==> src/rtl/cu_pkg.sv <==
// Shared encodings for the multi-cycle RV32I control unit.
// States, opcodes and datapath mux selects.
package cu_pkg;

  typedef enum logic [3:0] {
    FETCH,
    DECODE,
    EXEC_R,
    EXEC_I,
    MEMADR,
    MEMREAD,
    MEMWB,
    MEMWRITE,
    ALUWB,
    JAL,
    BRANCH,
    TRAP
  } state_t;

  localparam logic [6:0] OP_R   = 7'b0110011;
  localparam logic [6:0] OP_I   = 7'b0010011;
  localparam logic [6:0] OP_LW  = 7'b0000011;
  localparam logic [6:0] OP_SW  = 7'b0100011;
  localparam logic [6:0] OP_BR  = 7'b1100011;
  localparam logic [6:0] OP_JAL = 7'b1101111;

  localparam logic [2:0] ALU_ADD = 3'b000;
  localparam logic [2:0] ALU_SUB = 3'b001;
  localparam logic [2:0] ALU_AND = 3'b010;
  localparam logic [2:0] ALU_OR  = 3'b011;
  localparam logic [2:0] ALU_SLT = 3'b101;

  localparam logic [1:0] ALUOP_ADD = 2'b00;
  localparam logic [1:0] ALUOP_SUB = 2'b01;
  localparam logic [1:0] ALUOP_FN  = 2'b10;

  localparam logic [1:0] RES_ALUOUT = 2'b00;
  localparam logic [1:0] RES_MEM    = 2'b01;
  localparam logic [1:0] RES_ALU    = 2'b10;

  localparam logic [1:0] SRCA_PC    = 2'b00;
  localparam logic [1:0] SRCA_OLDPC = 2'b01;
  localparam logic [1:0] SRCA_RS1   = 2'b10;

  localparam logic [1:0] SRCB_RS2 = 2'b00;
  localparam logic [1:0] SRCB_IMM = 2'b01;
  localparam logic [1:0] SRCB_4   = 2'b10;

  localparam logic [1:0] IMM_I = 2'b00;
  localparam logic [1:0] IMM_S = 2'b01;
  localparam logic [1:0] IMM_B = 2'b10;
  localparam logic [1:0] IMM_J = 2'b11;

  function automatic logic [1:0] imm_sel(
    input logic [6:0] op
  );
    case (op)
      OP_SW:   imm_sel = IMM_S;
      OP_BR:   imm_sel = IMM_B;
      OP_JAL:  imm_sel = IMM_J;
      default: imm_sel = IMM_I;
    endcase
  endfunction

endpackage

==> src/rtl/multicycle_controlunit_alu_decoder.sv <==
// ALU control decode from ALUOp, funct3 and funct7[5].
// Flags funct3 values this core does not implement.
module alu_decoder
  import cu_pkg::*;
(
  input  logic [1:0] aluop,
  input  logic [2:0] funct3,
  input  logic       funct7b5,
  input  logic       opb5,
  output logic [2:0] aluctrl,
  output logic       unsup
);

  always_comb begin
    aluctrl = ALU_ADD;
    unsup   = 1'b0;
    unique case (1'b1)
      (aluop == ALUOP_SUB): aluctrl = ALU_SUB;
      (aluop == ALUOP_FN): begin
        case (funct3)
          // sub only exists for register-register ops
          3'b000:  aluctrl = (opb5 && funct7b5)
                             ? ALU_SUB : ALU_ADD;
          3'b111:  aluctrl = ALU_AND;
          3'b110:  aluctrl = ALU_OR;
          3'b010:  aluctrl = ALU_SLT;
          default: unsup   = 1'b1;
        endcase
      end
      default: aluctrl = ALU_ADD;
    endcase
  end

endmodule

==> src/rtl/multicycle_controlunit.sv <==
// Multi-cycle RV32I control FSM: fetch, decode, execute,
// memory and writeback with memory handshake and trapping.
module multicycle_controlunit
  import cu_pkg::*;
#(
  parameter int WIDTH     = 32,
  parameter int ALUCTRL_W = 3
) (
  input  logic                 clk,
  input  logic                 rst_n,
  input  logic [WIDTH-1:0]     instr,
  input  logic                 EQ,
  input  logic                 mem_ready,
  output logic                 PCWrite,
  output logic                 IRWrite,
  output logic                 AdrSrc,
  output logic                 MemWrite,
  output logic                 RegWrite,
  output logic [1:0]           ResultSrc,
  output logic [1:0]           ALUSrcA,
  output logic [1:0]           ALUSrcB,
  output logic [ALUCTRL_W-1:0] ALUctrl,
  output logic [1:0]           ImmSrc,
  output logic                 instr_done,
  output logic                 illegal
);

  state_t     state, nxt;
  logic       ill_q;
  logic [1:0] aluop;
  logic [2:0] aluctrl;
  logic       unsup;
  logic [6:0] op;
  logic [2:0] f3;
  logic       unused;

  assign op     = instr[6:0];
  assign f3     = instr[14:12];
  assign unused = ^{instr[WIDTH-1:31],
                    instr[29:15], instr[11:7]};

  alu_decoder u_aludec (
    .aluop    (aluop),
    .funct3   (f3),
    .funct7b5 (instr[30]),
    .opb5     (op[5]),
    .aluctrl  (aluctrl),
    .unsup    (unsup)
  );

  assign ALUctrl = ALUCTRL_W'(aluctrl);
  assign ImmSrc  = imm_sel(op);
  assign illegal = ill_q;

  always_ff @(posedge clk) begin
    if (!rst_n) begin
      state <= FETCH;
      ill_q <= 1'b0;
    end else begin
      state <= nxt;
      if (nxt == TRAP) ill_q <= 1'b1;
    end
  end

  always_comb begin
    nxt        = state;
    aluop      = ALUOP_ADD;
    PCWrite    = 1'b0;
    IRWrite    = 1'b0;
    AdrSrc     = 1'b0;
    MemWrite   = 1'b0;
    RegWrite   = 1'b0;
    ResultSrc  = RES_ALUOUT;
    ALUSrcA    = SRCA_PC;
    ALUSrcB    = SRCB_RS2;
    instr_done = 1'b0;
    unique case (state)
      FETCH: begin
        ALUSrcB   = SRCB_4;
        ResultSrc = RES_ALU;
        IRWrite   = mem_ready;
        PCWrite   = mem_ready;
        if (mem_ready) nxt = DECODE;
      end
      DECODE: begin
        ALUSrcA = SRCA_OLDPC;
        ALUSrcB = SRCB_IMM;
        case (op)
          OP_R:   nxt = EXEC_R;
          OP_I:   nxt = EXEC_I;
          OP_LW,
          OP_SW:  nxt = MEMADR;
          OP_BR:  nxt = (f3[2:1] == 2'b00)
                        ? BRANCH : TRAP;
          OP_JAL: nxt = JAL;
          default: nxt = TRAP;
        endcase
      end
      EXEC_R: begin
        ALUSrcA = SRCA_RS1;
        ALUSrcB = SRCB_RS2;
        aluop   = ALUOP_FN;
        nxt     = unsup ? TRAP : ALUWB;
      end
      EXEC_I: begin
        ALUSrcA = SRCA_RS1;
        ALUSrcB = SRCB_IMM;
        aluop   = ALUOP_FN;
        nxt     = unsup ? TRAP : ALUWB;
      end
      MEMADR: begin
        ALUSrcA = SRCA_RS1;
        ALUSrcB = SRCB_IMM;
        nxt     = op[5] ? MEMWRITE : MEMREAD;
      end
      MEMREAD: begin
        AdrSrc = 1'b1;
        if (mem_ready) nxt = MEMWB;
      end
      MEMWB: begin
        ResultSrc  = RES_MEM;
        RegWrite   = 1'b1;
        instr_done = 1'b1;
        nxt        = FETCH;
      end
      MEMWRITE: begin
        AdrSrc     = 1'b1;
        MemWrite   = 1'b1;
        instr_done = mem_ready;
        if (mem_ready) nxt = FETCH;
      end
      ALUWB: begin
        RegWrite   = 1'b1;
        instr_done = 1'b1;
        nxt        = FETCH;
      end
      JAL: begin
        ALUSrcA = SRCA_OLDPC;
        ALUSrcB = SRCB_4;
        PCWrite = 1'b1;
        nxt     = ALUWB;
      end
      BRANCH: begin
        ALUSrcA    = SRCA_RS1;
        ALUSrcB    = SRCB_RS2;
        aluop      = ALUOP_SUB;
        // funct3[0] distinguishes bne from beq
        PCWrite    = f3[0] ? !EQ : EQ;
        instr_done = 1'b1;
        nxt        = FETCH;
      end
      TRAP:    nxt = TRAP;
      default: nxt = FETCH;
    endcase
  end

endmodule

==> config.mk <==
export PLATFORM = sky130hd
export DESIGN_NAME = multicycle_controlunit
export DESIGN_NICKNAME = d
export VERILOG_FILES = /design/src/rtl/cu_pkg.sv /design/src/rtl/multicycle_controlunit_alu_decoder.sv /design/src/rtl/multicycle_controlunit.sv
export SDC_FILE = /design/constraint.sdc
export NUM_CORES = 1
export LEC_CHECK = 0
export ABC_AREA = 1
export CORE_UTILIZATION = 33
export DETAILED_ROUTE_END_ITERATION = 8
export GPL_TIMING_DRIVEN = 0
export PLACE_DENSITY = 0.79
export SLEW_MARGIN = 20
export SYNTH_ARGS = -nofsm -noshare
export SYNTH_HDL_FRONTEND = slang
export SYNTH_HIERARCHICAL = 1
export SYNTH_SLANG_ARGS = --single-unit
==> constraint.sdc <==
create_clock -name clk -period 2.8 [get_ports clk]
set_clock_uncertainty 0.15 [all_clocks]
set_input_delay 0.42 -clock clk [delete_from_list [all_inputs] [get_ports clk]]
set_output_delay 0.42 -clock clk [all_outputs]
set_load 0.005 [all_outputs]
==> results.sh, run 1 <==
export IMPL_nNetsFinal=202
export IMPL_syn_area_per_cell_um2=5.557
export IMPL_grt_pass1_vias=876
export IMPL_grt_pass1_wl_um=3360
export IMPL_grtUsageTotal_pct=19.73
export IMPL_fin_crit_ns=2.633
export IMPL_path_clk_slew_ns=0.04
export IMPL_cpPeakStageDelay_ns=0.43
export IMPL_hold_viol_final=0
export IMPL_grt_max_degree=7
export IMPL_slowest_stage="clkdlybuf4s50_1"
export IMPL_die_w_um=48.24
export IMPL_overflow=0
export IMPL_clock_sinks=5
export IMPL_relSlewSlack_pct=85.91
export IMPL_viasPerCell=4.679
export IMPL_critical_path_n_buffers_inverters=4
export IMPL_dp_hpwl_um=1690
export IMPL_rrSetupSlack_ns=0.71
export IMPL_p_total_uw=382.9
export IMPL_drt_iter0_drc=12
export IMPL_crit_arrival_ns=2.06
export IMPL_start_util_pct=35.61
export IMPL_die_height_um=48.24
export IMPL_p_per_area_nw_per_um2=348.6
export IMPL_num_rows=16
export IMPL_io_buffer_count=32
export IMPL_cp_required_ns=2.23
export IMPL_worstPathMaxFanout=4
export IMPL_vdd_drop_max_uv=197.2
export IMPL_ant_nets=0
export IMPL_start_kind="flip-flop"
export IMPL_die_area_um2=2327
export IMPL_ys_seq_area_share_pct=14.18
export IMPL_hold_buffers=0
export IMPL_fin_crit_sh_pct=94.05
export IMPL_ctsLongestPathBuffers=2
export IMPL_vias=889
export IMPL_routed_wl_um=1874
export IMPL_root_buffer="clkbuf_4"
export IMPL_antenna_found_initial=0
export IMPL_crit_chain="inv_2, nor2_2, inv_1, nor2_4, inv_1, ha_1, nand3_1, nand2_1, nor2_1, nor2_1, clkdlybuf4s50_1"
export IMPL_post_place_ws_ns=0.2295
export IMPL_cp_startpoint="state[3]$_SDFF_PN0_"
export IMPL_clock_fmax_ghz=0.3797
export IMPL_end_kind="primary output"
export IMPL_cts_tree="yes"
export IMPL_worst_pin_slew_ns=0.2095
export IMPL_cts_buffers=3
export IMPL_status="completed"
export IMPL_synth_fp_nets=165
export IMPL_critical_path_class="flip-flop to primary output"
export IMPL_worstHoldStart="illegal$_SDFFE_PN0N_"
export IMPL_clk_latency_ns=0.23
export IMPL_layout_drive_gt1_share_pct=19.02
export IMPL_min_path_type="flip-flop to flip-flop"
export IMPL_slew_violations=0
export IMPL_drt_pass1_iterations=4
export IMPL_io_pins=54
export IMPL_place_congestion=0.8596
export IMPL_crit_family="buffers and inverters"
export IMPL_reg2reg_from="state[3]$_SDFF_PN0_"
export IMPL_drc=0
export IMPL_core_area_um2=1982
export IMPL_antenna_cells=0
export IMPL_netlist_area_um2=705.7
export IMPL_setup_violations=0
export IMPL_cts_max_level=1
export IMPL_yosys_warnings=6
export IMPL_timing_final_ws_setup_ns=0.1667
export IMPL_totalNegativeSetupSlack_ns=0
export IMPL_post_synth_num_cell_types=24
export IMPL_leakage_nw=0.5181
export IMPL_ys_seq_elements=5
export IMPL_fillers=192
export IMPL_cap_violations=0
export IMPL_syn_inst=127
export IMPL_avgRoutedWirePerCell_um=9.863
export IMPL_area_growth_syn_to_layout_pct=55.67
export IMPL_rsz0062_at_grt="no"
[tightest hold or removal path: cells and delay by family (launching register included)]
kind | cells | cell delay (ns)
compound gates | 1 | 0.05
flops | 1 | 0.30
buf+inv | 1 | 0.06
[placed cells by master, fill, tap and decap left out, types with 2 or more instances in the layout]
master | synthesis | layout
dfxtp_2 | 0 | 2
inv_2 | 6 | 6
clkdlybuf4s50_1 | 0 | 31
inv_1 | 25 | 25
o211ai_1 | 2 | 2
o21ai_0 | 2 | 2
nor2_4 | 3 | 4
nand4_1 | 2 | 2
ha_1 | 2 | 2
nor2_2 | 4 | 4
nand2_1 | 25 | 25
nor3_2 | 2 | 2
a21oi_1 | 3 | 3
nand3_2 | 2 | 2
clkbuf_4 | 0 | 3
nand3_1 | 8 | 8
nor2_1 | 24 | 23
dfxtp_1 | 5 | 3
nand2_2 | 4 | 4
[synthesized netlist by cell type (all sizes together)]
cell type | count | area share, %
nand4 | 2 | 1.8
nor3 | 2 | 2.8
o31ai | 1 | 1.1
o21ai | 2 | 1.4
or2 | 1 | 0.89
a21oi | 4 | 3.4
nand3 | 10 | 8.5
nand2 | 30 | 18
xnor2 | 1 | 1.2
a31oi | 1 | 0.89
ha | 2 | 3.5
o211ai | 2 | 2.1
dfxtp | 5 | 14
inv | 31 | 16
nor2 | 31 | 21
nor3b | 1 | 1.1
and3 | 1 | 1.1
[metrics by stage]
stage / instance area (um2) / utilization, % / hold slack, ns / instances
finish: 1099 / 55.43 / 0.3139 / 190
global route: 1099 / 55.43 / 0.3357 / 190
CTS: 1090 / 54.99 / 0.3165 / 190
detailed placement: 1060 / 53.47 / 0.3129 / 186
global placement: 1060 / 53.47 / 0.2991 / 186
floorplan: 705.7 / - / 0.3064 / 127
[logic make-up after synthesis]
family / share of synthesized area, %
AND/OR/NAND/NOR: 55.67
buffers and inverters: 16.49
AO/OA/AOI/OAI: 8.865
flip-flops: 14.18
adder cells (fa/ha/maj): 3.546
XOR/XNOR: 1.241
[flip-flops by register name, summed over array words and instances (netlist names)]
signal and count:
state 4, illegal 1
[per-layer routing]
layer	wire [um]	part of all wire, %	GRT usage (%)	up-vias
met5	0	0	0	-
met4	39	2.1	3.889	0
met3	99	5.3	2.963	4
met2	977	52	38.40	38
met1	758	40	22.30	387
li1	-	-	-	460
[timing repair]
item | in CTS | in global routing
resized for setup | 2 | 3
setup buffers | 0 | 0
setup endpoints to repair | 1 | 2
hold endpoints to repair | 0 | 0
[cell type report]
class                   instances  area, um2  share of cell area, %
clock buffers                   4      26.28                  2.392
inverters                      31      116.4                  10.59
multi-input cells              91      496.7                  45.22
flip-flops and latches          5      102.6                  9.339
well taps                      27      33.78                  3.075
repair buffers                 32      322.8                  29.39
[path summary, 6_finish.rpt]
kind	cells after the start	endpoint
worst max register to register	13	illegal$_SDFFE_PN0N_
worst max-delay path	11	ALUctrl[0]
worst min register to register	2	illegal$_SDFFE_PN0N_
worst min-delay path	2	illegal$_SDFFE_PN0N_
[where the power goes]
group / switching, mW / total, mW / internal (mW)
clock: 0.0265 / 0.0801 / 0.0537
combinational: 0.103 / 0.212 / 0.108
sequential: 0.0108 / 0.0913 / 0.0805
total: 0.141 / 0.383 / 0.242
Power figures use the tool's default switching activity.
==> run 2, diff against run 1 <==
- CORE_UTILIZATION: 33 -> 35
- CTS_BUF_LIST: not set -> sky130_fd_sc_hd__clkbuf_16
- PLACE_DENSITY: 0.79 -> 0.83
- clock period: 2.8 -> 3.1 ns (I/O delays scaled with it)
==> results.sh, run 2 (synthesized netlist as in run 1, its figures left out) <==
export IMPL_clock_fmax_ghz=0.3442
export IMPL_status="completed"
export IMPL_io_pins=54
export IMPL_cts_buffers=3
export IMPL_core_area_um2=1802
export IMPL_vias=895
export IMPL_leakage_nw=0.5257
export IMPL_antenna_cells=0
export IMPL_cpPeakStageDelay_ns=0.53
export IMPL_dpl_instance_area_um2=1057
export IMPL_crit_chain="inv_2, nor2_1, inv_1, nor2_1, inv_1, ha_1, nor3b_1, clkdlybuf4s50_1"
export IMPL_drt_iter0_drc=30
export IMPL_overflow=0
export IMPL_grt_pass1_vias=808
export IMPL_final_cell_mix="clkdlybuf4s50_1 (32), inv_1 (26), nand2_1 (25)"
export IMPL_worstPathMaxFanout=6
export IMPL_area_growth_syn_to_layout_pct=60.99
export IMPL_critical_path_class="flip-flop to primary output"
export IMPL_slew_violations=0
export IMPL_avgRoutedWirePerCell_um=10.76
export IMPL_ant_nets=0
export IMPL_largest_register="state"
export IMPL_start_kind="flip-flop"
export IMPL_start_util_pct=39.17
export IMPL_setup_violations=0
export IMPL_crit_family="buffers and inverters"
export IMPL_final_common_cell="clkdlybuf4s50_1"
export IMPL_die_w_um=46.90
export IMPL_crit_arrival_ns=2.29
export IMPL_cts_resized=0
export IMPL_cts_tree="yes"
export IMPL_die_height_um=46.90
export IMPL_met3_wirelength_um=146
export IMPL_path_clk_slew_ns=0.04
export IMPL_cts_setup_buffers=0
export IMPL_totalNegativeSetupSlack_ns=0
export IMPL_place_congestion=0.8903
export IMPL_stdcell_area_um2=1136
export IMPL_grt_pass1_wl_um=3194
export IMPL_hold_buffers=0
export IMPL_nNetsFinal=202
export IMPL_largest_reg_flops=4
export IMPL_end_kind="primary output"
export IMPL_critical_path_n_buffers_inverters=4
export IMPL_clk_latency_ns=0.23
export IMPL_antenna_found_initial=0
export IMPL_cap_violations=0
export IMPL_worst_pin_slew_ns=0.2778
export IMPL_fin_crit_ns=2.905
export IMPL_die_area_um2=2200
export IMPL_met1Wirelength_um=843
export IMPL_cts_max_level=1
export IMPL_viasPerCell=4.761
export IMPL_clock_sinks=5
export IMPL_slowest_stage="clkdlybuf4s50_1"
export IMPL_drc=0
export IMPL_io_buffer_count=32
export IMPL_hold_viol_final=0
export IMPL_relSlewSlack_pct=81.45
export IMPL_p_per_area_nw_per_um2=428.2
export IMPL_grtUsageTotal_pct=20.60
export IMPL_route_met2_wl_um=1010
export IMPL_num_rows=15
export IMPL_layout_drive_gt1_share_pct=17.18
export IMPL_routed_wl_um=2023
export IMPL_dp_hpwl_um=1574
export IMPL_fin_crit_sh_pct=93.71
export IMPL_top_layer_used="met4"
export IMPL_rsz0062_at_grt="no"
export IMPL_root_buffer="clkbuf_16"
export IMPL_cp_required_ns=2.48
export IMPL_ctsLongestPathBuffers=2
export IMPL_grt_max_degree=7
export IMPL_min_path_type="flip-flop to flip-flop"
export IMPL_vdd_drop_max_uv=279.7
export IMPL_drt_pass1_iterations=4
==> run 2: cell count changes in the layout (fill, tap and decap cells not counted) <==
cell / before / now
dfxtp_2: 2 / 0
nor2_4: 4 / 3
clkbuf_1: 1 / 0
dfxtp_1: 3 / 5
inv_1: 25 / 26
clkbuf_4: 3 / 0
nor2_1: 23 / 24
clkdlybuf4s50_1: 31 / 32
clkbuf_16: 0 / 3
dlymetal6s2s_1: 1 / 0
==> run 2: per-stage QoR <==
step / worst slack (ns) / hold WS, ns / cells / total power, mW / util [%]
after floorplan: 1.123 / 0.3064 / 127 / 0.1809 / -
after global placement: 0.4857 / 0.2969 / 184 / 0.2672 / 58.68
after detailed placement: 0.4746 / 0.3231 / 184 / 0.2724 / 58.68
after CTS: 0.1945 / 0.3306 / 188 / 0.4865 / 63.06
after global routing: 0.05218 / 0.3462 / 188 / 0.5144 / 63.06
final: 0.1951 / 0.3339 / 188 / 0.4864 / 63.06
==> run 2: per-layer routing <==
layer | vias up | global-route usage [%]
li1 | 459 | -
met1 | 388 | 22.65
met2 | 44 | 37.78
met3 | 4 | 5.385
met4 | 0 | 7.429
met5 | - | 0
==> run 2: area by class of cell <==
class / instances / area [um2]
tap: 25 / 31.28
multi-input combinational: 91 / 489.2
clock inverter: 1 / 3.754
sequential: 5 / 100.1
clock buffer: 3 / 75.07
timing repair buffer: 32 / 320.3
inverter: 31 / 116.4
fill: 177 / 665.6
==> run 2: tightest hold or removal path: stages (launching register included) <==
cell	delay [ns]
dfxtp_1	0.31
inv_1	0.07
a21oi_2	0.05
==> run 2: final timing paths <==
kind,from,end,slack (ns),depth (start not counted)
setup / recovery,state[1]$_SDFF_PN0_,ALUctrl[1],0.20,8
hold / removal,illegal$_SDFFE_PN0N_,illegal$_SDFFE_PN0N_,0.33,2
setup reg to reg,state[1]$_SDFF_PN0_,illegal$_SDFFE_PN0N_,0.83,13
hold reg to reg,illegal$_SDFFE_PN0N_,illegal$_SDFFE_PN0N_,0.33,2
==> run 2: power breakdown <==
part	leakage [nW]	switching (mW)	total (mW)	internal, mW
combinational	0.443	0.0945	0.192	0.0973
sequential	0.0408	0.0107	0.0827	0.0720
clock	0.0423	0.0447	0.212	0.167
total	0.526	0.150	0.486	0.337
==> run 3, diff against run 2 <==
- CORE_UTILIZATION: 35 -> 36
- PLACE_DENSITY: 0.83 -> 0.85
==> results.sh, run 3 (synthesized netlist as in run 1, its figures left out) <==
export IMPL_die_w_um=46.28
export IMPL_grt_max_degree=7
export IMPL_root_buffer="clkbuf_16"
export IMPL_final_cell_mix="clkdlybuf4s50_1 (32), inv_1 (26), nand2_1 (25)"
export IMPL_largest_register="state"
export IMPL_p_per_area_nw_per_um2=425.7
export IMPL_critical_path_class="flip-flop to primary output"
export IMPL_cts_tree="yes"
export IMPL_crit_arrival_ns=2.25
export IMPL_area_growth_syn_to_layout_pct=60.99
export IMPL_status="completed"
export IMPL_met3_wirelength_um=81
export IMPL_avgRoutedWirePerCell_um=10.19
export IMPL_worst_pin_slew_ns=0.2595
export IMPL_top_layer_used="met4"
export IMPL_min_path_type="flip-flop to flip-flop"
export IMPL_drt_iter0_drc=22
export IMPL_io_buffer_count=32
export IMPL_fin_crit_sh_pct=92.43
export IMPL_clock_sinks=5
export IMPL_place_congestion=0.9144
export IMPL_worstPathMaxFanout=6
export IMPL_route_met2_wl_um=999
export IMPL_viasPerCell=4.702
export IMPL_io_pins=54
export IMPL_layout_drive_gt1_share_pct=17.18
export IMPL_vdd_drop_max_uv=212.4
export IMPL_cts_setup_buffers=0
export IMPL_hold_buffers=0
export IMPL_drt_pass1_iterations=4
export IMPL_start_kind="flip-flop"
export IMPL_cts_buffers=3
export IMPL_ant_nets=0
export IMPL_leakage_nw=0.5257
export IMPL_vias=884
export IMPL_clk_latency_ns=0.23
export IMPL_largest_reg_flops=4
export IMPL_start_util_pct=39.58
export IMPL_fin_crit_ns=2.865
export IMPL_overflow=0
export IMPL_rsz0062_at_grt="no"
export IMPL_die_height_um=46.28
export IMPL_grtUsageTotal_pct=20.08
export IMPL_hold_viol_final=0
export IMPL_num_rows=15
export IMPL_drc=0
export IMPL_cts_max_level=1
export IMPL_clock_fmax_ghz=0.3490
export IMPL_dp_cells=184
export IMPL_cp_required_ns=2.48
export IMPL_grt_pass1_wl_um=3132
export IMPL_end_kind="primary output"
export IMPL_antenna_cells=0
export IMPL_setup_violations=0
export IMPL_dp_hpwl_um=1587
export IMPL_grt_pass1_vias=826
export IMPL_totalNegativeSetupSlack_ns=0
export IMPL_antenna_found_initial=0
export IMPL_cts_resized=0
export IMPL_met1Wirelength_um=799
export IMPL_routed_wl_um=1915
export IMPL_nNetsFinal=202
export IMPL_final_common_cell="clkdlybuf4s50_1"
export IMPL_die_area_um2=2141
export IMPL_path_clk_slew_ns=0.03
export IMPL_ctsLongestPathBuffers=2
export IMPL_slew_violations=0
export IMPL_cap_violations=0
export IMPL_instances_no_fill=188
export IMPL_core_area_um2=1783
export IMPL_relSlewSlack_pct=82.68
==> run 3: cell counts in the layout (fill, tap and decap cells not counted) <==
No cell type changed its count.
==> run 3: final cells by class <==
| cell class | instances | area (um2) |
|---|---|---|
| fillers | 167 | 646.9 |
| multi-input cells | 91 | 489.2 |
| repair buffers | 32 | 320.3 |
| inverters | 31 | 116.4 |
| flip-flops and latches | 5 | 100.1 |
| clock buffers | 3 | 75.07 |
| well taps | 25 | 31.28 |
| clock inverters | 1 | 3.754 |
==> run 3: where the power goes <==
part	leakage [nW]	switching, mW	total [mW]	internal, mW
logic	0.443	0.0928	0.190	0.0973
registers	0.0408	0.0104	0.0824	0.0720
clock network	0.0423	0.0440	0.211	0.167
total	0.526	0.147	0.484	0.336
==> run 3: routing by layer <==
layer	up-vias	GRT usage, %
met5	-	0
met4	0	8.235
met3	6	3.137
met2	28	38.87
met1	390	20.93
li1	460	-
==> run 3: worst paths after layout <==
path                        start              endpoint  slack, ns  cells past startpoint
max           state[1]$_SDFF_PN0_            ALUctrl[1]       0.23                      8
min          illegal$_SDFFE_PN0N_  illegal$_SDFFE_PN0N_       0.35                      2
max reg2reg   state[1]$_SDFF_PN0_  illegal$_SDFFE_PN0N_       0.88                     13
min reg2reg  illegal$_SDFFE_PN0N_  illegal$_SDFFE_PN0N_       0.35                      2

◆ EXERCISE DESCRIPTION: Each line from the top of the records down to the one with "localparam logic [2:0] ALU_ADD = 3'b000;" must be retyped exactly; include both ends and nothing else.

◆ SOLUTION:
==> src/rtl/cu_pkg.sv <==
// Shared encodings for the multi-cycle RV32I control unit.
// States, opcodes and datapath mux selects.
package cu_pkg;

  typedef enum logic [3:0] {
    FETCH,
    DECODE,
    EXEC_R,
    EXEC_I,
    MEMADR,
    MEMREAD,
    MEMWB,
    MEMWRITE,
    ALUWB,
    JAL,
    BRANCH,
    TRAP
  } state_t;

  localparam logic [6:0] OP_R   = 7'b0110011;
  localparam logic [6:0] OP_I   = 7'b0010011;
  localparam logic [6:0] OP_LW  = 7'b0000011;
  localparam logic [6:0] OP_SW  = 7'b0100011;
  localparam logic [6:0] OP_BR  = 7'b1100011;
  localparam logic [6:0] OP_JAL = 7'b1101111;

  localparam logic [2:0] ALU_ADD = 3'b000;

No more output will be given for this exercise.